Omkar Patil1, Prabin Kumar Rath1, Kartikay Pangaonkar1, Eric Rosen, Nakul Gopalan1

1Arizona State University

[Paper] [Project Website]


Abstract

Diffusion models have been extensively leveraged for learning robot skills from demonstrations. These policies are conditioned on several observational modalities such as proprioception, vision and tactile. However, observational modalities have varying levels of influence for different tasks that diffusion policies fail to capture. We propose Factorized Diffusion Policies (FDP), a novel policy formulation that enables observational modalities to have differing influence on the action diffusion process by design. This results in learning policies where certain observation modalities can be prioritized over others such as vision > tactile or proprioception > vision.

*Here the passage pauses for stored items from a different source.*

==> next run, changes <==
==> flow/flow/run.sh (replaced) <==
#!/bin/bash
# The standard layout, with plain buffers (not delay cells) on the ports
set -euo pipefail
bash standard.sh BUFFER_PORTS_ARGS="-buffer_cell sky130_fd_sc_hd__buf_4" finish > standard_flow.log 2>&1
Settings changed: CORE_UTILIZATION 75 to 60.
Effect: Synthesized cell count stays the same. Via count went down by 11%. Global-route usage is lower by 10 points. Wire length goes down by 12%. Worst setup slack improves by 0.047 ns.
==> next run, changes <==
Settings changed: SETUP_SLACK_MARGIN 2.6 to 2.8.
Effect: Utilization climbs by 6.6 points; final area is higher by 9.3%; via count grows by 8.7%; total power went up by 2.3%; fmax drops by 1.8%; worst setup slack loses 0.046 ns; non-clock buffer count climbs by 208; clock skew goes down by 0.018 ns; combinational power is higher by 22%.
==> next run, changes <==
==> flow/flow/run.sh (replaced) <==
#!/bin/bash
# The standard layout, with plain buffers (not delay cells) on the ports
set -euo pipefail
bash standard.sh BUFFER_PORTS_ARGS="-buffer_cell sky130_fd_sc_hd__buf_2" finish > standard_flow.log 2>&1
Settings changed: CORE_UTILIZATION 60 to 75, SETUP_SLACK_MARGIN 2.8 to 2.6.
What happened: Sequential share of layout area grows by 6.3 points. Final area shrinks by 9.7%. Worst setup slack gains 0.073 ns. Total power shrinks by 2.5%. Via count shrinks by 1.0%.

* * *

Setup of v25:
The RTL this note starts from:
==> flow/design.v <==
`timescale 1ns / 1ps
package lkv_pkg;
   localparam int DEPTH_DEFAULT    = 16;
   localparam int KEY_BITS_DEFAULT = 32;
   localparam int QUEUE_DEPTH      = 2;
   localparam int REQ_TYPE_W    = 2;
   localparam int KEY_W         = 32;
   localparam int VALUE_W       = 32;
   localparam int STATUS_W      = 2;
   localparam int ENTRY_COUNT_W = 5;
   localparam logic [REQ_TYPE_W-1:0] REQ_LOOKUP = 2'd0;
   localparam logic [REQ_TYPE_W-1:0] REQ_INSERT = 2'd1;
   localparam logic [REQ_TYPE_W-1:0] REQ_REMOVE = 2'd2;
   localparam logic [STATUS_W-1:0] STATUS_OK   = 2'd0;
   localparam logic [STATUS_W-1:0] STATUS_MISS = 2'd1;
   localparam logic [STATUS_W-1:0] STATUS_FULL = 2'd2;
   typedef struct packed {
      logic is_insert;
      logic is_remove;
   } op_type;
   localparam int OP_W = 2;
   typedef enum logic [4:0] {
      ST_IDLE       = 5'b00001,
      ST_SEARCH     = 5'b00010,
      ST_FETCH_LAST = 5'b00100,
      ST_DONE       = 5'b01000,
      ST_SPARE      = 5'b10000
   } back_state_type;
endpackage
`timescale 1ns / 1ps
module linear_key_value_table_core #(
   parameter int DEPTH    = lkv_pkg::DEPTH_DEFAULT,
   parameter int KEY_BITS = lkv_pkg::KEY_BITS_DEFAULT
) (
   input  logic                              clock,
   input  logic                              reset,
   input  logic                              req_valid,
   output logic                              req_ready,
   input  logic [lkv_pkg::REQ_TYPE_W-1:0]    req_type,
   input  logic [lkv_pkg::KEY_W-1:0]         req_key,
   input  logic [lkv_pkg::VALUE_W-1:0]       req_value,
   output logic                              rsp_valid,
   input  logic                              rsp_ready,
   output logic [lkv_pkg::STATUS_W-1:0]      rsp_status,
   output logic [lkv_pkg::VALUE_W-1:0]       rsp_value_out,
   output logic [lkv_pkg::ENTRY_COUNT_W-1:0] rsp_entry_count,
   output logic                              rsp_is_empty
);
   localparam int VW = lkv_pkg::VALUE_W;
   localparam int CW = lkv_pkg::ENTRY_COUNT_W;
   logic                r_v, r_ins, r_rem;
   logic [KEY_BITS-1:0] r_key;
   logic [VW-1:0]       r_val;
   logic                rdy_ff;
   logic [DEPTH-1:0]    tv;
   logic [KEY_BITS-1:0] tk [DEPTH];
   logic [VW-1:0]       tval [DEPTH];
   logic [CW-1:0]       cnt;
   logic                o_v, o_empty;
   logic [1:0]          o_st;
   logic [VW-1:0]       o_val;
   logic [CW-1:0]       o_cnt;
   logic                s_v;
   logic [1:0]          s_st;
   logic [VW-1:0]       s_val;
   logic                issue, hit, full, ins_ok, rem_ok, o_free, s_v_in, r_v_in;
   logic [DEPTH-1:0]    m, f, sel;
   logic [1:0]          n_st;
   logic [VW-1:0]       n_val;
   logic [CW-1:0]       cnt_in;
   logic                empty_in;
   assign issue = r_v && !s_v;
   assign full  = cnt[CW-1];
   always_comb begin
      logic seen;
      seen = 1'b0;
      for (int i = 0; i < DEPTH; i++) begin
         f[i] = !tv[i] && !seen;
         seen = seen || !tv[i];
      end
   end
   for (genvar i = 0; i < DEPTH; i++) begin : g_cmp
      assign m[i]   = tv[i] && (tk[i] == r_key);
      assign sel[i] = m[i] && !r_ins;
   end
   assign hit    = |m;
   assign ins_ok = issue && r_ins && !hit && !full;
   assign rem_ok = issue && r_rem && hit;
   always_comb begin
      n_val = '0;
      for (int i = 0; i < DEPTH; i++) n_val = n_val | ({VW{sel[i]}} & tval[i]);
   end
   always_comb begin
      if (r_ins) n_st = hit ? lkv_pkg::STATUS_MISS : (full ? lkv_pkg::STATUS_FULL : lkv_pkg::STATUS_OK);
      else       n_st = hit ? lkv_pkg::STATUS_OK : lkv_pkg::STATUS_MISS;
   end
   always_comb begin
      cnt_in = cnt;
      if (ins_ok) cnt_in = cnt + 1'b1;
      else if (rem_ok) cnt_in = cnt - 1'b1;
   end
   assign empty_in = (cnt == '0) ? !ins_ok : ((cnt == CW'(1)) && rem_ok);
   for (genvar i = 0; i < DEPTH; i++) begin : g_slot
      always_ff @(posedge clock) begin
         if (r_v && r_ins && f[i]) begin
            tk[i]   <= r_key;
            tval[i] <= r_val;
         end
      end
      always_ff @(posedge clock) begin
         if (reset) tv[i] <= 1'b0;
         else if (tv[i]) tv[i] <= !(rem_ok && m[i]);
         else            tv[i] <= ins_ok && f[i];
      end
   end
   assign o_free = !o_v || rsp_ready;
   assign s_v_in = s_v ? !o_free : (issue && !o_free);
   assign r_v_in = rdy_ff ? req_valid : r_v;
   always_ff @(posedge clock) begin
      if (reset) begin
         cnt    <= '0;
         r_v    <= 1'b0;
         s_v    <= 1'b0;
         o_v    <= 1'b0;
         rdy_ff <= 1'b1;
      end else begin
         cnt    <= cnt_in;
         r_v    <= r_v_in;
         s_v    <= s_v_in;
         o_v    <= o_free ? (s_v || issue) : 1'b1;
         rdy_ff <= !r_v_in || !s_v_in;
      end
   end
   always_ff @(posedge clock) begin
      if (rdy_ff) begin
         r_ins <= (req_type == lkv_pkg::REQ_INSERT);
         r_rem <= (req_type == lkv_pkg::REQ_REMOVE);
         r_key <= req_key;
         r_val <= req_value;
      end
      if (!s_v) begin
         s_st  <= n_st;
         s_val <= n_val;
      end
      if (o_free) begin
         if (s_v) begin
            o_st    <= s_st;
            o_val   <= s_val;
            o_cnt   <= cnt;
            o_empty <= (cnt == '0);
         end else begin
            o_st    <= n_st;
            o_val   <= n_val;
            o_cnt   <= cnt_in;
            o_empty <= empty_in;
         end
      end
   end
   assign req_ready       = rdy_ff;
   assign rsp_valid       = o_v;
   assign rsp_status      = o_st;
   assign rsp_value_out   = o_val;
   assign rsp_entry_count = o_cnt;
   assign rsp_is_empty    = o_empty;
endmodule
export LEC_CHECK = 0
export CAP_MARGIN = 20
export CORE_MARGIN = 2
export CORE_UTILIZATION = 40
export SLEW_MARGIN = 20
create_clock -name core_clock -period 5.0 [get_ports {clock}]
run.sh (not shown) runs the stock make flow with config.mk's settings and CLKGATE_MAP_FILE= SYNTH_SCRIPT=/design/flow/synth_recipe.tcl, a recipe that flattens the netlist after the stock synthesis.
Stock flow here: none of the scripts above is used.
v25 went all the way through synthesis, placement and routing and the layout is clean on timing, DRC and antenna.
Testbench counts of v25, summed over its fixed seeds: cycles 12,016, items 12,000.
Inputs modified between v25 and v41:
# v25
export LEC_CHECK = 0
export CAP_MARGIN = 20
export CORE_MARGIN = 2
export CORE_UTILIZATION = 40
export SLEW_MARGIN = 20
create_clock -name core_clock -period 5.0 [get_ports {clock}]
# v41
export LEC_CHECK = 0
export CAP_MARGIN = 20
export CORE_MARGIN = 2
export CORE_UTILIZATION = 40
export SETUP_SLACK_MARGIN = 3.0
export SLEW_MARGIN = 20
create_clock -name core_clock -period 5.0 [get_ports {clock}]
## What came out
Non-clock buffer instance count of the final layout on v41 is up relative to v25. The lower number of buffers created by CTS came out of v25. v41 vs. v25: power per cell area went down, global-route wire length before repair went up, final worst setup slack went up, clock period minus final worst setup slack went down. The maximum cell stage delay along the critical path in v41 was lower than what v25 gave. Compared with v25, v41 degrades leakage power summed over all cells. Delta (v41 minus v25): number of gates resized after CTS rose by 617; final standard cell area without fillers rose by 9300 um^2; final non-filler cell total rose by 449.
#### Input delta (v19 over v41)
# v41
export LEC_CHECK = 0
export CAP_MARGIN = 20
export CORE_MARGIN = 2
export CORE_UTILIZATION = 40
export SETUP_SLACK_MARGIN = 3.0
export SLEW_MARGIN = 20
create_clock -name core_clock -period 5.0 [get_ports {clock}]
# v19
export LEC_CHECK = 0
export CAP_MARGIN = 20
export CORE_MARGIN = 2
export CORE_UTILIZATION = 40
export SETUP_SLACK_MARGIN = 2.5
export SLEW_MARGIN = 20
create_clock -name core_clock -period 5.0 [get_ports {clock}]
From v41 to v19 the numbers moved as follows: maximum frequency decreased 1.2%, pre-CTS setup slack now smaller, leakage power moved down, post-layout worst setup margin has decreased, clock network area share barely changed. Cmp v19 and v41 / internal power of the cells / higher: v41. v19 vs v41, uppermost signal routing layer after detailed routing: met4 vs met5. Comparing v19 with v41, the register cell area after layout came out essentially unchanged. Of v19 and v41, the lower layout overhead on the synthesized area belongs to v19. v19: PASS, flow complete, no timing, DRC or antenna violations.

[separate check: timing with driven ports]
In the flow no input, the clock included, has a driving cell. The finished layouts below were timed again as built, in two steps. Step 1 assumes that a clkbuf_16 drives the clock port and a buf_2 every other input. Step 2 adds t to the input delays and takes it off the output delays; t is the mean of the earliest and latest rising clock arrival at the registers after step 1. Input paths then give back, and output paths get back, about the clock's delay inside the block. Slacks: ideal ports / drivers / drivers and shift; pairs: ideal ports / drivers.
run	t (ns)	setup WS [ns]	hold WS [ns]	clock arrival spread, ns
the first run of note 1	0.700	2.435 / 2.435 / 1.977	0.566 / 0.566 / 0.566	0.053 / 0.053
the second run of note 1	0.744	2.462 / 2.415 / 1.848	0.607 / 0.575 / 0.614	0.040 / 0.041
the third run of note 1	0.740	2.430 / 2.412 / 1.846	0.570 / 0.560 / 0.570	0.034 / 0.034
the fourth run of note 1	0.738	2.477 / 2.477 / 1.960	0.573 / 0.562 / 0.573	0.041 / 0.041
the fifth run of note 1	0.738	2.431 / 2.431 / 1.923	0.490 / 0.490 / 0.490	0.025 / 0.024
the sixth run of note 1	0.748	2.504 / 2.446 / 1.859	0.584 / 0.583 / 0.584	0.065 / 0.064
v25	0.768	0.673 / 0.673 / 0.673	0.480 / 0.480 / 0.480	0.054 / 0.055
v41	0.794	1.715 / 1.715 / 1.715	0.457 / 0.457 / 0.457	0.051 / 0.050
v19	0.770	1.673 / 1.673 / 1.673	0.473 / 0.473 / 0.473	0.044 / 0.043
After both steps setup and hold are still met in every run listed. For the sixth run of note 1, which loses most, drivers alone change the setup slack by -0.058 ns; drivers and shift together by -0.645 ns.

FDP achieves modality prioritization by factorizing the observational conditioning for the diffusion process, resulting in more performant and robust policies:

  • 15% absolute improvement in success rate on several simulated benchmarks in low-data regimes
  • 40% higher absolute success rate across visuomotor tasks under distribution shifts (visual distractors, camera occlusions)
  • 5× success rate over standard diffusion policies under camera occlusion settings

Method Overview

FDP learns a base policybase) using prioritized input modalities and a residual policyres) that captures the effect of remaining modalities. The base and residual model outputs are composed to obtain samples from the full conditional action distribution. Key design choices:

  1. Two-phase training: First train πbase with prioritized modalities (e.g., proprioception), then train πres with all modalities while keeping πbase frozen
  2. Block-wise composition: Instead of composing final score outputs, πres learns block-wise residuals over intermediate outputs of the frozen πbase
  3. Zero-initialized layers: Applied on residual block outputs to avoid harmful updates at the start of training (inspired by ControlNet)

Installation

Prerequisites

  • Python 3.10
  • CUDA-capable GPU (tested on NVIDIA A5000 / A40)

Environment Setup

# Create conda environment
conda env create -f environment.yml
conda activate comp_robotics

# Set environment variables for data and checkpoint directories
export DATA_DIR="/path/to/your/datasets"
export CKPT_DIR="/path/to/your/checkpoints"

Note: DATA_DIR should point to where your dataset files are stored, and CKPT_DIR is where training checkpoints will be saved. If not set, they default to ~/datasets and ~/checkpoints respectively.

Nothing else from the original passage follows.